U.S. Sen. Judd Gregg said he's not keen on the idea of creating an independent office to monitor drug safety, because it would create "another layer of bureaucracy" at the Food and Drug Administration.
Gregg is stepping down as chairman of the Senate health committee at the end of the year. He said a bigger priority is getting more resources for reviewing and approving new drugs.
But other senators say there ought to be a distinct separation between the FDA office that approves new drugs and the one that monitors drug safety. Both offices currently operate under the purview of the FDA's Center for Drug Evaluation and Research, wrote The Union Leader.
"The scientific standards that (the FDA) applies to drug safety guarantee that unsafe and deadly drugs will remain on the U.S. market," said Dr. David Graham, a 20-year veteran drug safety officer with the FDA. He questioned the safety of five currently approved drugs. Dr. Graham went on to say that the FDA is too easily pushed around by pharmaceutical companies.
Dr. Graham complained that the FDA failed to heed warning signs that the blockbuster arthritis drug Vioxx caused heart problems. He estimated that as many as 55,000 Americans have died from stroke or heart attack as a result of taking Vioxx, which stayed on the market for at least four years after the problems first surfaced, reports Houston Chronicle.

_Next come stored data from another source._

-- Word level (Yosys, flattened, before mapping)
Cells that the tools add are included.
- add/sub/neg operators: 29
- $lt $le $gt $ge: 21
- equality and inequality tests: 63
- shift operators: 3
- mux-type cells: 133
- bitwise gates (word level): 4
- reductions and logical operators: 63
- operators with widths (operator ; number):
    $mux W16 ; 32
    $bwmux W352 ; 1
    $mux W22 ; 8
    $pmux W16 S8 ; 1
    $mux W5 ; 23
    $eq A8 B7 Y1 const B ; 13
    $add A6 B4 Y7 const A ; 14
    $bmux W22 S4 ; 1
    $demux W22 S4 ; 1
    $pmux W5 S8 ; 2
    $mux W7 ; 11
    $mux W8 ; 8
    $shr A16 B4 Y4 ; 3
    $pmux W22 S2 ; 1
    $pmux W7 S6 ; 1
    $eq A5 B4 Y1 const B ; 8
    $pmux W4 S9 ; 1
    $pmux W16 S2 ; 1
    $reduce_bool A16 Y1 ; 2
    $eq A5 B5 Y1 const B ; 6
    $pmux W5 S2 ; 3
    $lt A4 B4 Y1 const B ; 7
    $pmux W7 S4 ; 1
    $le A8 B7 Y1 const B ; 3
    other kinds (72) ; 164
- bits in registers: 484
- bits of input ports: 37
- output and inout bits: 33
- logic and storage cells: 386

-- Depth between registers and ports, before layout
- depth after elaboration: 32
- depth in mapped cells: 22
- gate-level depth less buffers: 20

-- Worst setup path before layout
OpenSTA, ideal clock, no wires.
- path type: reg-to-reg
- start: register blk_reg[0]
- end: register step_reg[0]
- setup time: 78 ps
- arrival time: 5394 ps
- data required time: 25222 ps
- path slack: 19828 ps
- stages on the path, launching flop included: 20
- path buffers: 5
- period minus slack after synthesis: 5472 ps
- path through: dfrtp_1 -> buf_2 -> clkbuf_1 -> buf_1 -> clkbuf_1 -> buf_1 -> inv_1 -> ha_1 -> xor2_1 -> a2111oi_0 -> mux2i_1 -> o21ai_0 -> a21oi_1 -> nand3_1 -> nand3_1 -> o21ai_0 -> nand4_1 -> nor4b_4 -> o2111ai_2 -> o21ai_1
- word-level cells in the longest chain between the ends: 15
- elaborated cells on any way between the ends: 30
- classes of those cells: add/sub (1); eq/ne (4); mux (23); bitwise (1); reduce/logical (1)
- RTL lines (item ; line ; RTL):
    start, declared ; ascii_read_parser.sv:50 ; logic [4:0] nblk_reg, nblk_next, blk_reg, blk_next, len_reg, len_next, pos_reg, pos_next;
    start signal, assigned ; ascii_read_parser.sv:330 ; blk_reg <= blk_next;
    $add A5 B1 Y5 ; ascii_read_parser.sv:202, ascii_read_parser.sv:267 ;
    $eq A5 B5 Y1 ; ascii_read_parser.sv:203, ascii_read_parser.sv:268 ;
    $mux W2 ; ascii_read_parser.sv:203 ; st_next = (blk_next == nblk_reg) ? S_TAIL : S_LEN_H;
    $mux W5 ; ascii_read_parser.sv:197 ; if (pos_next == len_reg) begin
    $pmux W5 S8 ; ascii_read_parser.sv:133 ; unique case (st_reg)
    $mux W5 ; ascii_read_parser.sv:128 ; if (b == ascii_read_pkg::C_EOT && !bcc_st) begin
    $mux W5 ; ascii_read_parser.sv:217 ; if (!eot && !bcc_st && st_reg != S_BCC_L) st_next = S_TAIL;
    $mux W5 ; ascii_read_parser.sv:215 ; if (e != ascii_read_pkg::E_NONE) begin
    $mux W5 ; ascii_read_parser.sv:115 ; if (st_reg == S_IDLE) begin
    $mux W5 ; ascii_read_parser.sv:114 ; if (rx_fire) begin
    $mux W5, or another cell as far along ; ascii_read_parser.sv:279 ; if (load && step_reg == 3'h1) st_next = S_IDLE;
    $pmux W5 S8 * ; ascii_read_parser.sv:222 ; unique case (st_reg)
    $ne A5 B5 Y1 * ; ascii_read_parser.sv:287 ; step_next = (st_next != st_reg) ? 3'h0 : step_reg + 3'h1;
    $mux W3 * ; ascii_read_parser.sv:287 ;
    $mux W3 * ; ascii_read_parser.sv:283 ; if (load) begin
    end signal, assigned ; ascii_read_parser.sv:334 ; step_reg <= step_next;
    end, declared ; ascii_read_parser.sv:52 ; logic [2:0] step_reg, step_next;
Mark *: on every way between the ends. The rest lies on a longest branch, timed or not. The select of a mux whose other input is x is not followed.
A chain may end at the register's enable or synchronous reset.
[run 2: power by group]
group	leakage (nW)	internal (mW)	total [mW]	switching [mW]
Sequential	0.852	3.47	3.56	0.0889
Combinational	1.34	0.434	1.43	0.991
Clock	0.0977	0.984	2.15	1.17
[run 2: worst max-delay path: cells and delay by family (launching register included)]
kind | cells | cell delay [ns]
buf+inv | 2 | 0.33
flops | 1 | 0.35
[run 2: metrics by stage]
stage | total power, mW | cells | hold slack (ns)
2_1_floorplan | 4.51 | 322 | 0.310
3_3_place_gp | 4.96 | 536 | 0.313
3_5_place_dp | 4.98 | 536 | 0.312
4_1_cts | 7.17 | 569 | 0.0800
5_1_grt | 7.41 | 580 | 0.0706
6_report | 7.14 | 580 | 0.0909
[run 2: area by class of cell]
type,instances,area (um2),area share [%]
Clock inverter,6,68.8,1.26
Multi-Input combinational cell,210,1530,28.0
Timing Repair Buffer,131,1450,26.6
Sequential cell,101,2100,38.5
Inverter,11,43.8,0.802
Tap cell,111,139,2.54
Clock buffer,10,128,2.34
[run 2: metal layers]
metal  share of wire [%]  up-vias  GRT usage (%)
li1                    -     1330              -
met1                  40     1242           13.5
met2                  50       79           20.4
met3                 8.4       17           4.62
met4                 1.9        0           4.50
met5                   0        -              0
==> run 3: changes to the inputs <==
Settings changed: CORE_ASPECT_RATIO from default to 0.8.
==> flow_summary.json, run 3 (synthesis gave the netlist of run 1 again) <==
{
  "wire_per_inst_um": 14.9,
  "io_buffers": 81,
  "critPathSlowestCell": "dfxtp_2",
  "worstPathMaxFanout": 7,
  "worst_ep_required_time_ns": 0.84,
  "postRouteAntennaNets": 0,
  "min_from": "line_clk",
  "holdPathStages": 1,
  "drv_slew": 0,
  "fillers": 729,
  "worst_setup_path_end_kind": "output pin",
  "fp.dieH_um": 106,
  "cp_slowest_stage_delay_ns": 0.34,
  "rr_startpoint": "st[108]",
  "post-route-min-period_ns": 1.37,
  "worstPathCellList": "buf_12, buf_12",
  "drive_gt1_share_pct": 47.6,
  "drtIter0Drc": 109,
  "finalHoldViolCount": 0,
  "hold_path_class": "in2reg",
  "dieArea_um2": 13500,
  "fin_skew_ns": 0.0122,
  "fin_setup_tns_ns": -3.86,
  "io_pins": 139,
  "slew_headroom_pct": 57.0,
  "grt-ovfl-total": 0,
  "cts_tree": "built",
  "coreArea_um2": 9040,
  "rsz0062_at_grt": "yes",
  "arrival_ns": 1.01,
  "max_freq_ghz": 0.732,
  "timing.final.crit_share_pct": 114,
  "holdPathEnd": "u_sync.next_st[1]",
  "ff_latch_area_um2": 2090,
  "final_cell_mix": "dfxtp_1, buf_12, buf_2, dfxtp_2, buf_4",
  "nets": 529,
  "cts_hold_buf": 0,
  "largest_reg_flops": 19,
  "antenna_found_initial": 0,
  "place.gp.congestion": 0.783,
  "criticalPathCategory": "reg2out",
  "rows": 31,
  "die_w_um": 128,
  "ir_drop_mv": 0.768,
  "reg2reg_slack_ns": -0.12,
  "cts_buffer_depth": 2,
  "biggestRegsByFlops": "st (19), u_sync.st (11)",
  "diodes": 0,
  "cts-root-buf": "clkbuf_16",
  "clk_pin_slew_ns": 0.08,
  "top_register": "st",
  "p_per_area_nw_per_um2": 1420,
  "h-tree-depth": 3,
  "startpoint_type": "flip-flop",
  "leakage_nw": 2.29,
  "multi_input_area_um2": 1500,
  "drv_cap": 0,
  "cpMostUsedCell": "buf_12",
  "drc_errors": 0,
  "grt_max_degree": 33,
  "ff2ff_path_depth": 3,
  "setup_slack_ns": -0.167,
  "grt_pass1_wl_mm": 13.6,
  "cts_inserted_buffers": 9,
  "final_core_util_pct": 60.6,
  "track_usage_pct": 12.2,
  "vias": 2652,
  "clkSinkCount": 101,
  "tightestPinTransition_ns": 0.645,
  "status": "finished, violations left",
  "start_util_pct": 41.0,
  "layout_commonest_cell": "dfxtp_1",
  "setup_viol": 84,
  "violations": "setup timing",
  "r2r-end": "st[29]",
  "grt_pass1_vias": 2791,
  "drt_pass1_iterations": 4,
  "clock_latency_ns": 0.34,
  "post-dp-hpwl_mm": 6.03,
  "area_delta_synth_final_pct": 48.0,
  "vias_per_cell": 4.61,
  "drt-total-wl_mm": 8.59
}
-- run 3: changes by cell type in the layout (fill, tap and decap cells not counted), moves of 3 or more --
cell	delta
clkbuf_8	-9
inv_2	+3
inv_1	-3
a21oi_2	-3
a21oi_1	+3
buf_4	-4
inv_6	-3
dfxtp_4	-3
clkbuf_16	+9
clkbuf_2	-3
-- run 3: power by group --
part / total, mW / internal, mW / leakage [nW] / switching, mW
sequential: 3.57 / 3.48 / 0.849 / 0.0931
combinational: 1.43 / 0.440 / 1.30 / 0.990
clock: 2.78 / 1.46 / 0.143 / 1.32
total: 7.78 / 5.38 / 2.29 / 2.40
`config.mk`:
```
export PLATFORM = sky130hd
export DESIGN_NAME = sfw_watchdog
export DESIGN_NICKNAME = d
export VERILOG_FILES = /design/src/rtl/sfw_pkg.sv /design/src/rtl/sfw_pulse.sv /design/src/rtl/sfw_watchdog.sv
export SDC_FILE = /design/constraint.sdc
export NUM_CORES = 1
export LEC_CHECK = 0
export BUFFER_PORTS_ARGS = -buffer_cell sky130_fd_sc_hd__buf_2
export CELL_PAD_IN_SITES_DETAIL_PLACEMENT = 1
export CELL_PAD_IN_SITES_GLOBAL_PLACEMENT = 1
export CORE_MARGIN = 3
export CORE_UTILIZATION = 35
export CTS_CLUSTER_SIZE = 16
export DETAILED_ROUTE_END_ITERATION = 16
export MAX_ROUTING_LAYER = met4
export PLACE_DENSITY = 0.89
export SETUP_SLACK_MARGIN = 0.3
export SLEW_MARGIN = 20
export SYNTH_ARGS = -nofsm -noshare
export SYNTH_HDL_FRONTEND = slang
export SYNTH_SLANG_ARGS = --single-unit
```
`constraint.sdc`:
```
create_clock -name clk_in -period 2 [get_ports clk_in]
set_input_delay 0.3 -clock clk_in [delete_from_list [all_inputs] [get_ports clk_in]]
set_output_delay 0.3 -clock clk_in [all_outputs]
set_load 0.005 [all_outputs]
```
### src/include/mmse_pkg.sv
// Package with constants and types for the min/max store and error display.
package mmse_pkg;

    localparam int unsigned CLK_HZ        = 40000000;
    localparam int unsigned RECALL_MS     = 2000;
    localparam int unsigned HOLD_MS       = 2000;
    localparam int unsigned LEGEND_MS     = 500;
    localparam int unsigned RECALL_CYC    = CLK_HZ / 1000 * RECALL_MS;
    localparam int unsigned HOLD_CYC      = CLK_HZ / 1000 * HOLD_MS;
    localparam int unsigned LEGEND_CYC    = CLK_HZ / 1000 * LEGEND_MS;

    localparam int          VAL_W         = 16;
    localparam logic signed [15:0] DISP_MAX = 16'sd9999;
    localparam logic signed [15:0] DISP_MIN = -16'sd1999;

    localparam logic [3:0] ERR_NONE       = 4'h0;
    localparam logic [3:0] ERR_MEAS_OVER  = 4'h1;
    localparam logic [3:0] ERR_MEAS_UNDER = 4'h2;
    localparam logic [3:0] ERR_DISP_OVER  = 4'h3;
    localparam logic [3:0] ERR_DISP_UNDER = 4'h4;
    localparam logic [3:0] ERR_SYSTEM     = 4'h7;
    localparam logic [3:0] ERR_SENSOR     = 4'h9;
    localparam logic [3:0] ERR_CALC       = 4'hB;

    localparam logic [7:0] ADDR_RESET     = 8'h01;
    // The identity default is arbitrary; every unit is built with its own.
    localparam logic [31:0] UID_DEFAULT   = 32'h0000_1234;

    typedef enum logic [2:0] {
        MMSE_SHOW_LIVE,
        MMSE_SHOW_LOW_RECALL_LEGEND,
        MMSE_SHOW_HIGH_RECALL_LEGEND,
        MMSE_SHOW_CLEAR_LEGEND,
        MMSE_SHOW_MIN,
        MMSE_SHOW_MAX,
        MMSE_SHOW_ERROR
    } mmse_show_t;

    typedef struct packed {
        logic meas_over;
        logic meas_under;
        logic system_fail;
        logic sensor_fail;
        logic calc_fail;
    } mmse_diag_t;

    typedef struct packed {
        mmse_show_t         show;
        logic signed [15:0] value;
        logic [3:0]         err_code;
    } mmse_disp_t;

    typedef struct packed {
        logic       valid;
        logic [7:0] addr;
        logic [1:0] cmd;
        logic [31:0] data;
    } mmse_req_t;

    typedef struct packed {
        logic        valid;
        logic [31:0] data;
    } mmse_rsp_t;

    localparam logic [1:0] CMD_READ_VALUE = 2'h0;
    localparam logic [1:0] CMD_READ_UID   = 2'h1;
    localparam logic [1:0] CMD_SET_ADDR   = 2'h2;
    localparam logic [1:0] CMD_READ_ERR   = 2'h3;

endpackage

In a sharp criticism of the current monitoring system, the editors of the Journal of the American Medical Association this week called for considering a new board, independent of the FDA, that would track the safety of drugs and medical devices once they were on the market and in wide use.
The system of FDA oversight "requires a long-overdue major restructuring," the journal said in an editorial. Until then, it said, "the United States will still be far short of having an effective, vigilant, and trustworthy system", informs Boston Globe.